La Corte dio un plazo de un año a la autoridad competente para presentar un nuevo proyecto de ley a la Asamblea Nacional, mientras que las normativas actuales seguirán en vigor hasta que se apruebe una nueva legislación. A pesar de que el gobierno de Guillermo Lasso intentó introducir una nueva Ley del Agua, su propuesta fue rechazada a principios de este año. Además, la Confederación de Nacionalidades Indígenas del Ecuador (Conaie) presentó su propio proyecto en 2023.

El 27 de septiembre de 2024, la asambleísta Adriana García propuso una reforma a la Ley de Recursos Hídricos para asegurar el derecho humano al agua y regular las tarifas de consumo. Sin embargo, hasta ahora no se ha logrado expedir una nueva ley que reemplace a la actual.

María Emilia Limongi, abogada ambiental en la firma Coronel & Pérez, señala que la actual ley es insuficiente, ya que no abarca todos los escenarios posibles relacionados con el manejo del agua. «La ley debe ajustarse a las necesidades de la población y de los ecosistemas», enfatiza Limongi, añadiendo que la regulación debe actualizarse constantemente para evitar conflictos en la gestión de recursos hídricos.

Felipe Castro, docente de Derecho en la Universidad Internacional del Ecuador (UIDE), considera que la sentencia de la Corte es una oportunidad para mejorar la gestión pública y comunitaria del agua. Castro sugiere que la nueva normativa debe incluir medidas más severas para sancionar la contaminación de fuentes hídricas y mejorar la cooperación entre el Gobierno central y los Gobiernos autónomos descentralizados.
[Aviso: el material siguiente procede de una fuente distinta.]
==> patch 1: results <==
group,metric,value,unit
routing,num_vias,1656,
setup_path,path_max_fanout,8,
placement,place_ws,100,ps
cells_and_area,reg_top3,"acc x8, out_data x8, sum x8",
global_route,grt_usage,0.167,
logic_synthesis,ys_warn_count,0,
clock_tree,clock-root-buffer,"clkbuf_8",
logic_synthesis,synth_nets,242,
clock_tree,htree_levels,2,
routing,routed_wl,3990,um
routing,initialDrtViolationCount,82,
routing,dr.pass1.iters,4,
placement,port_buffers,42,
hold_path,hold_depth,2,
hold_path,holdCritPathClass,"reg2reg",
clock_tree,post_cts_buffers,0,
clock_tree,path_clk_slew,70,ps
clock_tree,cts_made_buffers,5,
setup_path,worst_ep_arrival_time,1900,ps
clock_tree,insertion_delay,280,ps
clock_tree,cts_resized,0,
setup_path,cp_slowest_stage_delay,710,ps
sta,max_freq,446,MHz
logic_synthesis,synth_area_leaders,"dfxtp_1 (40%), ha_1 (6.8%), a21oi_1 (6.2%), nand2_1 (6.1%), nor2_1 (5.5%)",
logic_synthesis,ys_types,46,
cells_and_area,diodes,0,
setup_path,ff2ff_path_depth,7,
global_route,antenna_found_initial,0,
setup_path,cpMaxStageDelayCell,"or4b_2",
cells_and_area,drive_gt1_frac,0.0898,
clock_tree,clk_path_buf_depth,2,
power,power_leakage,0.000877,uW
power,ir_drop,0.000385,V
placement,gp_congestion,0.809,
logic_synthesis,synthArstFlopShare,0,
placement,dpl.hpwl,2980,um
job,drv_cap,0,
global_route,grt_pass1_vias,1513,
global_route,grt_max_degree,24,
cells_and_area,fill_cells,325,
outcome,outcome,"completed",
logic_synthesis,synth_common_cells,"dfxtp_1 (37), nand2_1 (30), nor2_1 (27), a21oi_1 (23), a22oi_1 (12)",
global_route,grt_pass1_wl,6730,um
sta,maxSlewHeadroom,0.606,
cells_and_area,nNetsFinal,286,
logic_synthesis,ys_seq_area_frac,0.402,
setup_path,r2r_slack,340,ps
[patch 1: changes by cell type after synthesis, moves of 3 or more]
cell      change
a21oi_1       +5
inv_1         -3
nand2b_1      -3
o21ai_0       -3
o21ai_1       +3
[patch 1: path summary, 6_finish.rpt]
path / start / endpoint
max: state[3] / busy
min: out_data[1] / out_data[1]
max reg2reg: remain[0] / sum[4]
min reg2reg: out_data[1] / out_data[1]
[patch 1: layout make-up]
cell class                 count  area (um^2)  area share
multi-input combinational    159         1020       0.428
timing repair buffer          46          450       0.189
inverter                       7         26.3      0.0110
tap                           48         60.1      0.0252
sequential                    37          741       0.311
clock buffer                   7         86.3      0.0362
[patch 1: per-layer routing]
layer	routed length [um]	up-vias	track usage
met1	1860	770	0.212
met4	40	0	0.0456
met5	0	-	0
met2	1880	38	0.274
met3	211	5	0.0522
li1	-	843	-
--- config.mk ---
export PLATFORM = sky130hd
export DESIGN_NAME = tank_bullet_flat
export DESIGN_NICKNAME = d
export VERILOG_FILES = /design/src/rtl/tank_bullet_if.sv /design/src/rtl/tank_bullet.sv /design/src/flat_wrapper.sv
export SDC_FILE = /design/constraint.sdc
export NUM_CORES = 1
export LEC_CHECK = 0
export BUFFER_PORTS_ARGS = -buffer_cell sky130_fd_sc_hd__buf_2
export CORE_UTILIZATION = 25
export CTS_CLUSTER_SIZE = 28
export DETAILED_ROUTE_END_ITERATION = 8
export GPL_TIMING_DRIVEN = 0
export PLACE_DENSITY = 0.52
export SYNTH_ARGS = -nofsm -noshare
export SYNTH_HDL_FRONTEND = slang
export SYNTH_SLANG_ARGS = --single-unit
--- constraint.sdc ---
create_clock -name Clk -period 3 [get_ports Clk]
set_input_delay 0.15 -clock Clk [delete_from_list [all_inputs] [get_ports Clk]]
set_output_delay 0.15 -clock Clk [all_outputs]
set_load 0.1 [all_outputs]
--- src/rtl/tank_bullet_if.sv ---
// ---------------------------------------------------------------------------
// tank_bullet_if
// Signal bundle between the tank mover / VGA side and the tank_bullet
// projectile controller.
//
// Handshake: fire_req is a level request sampled every Clk cycle. The bullet
// block accepts it only in IDLE with a valid tank_dir and answers with a
// single-cycle 'fired' pulse the cycle after acceptance. There is no
// backpressure and no queueing: a request that is not accepted is dropped,
// and a request held high is accepted again as soon as the block re-arms.
//
// Inputs to the bullet block (driven by the master):
//   frame_clk   ~60 Hz frame strobe, asynchronous level
//   fire_req    level request to fire
//   tank_X/Y    tank top-left position (10 bits each)
//   tank_dir    1=up, 2=right, 3=left, 4=down, others invalid
//   hit         external collision, retires the bullet
//   DrawX/Y     current VGA pixel (10 bits each)
// Outputs from the bullet block:
//   bullet_X/Y     bullet top-left position
//   bullet_dir     latched direction
//   bullet_active  bullet in flight
//   fired          one-cycle pulse on spawn
//   is_bullet      current pixel lies inside the bullet
//   dbg_state      FSM state (0=IDLE, 1=FLIGHT, 2=COOLDOWN)
// ---------------------------------------------------------------------------
interface tank_bullet_if;
    logic       frame_clk;
    logic       fire_req;
    logic [9:0] tank_X;
    logic [9:0] tank_Y;
    logic [2:0] tank_dir;
    logic       hit;
    logic [9:0] DrawX;
    logic [9:0] DrawY;
    logic [9:0] bullet_X;
    logic [9:0] bullet_Y;
    logic [2:0] bullet_dir;
    logic       bullet_active;
    logic       fired;
    logic       is_bullet;
    logic [1:0] dbg_state;

    modport master (
        output frame_clk, fire_req, tank_X, tank_Y, tank_dir, hit, DrawX, DrawY,
        input  bullet_X, bullet_Y, bullet_dir, bullet_active, fired, is_bullet,
               dbg_state
    );

    modport slave (
        input  frame_clk, fire_req, tank_X, tank_Y, tank_dir, hit, DrawX, DrawY,
        output bullet_X, bullet_Y, bullet_dir, bullet_active, fired, is_bullet,
               dbg_state
    );
endinterface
La Ley de Recursos Hídricos también busca garantizar el derecho humano al agua, regular su gestión y preservar los recursos hídricos. Su artículo 151 menciona infracciones de diferentes grados, sancionando actividades como modificar cuerpos de agua sin autorización o verter aguas contaminadas.

Un aspecto crucial de la legislación es la inclusión de la perspectiva de género, especialmente en el artículo 62, que establece que las políticas relacionadas con el agua deben considerar las necesidades específicas de las mujeres. Sin embargo, Castro critica que la ley carece de un enfoque integral que contemple adecuadamente las diferencias de impacto entre géneros. Limongi también opina que la aplicación de este artículo no es del todo efectiva, argumentando que el acceso al agua es un derecho universal que trasciende cuestiones de género.

La normativa también prohíbe la privatización del agua, destacando su importancia vital y económica. Según el artículo 6, el agua no puede ser objeto de acuerdos comerciales, y su gestión debe ser exclusivamente pública o comunitaria. Castro refuerza que el agua, al ser un recurso estratégico, no debe ser privatizada, aunque las personas aún pueden utilizar el agua bajo el control de la Autoridad Única del Agua.

En resumen, la necesidad de actualizar la Ley de Recursos Hídricos se ha vuelto urgente tras su declaración de inconstitucionalidad. Expertos piden un enfoque más inclusivo y una regulación más efectiva que contemple las diversas realidades del país y garantice el acceso equitativo al agua.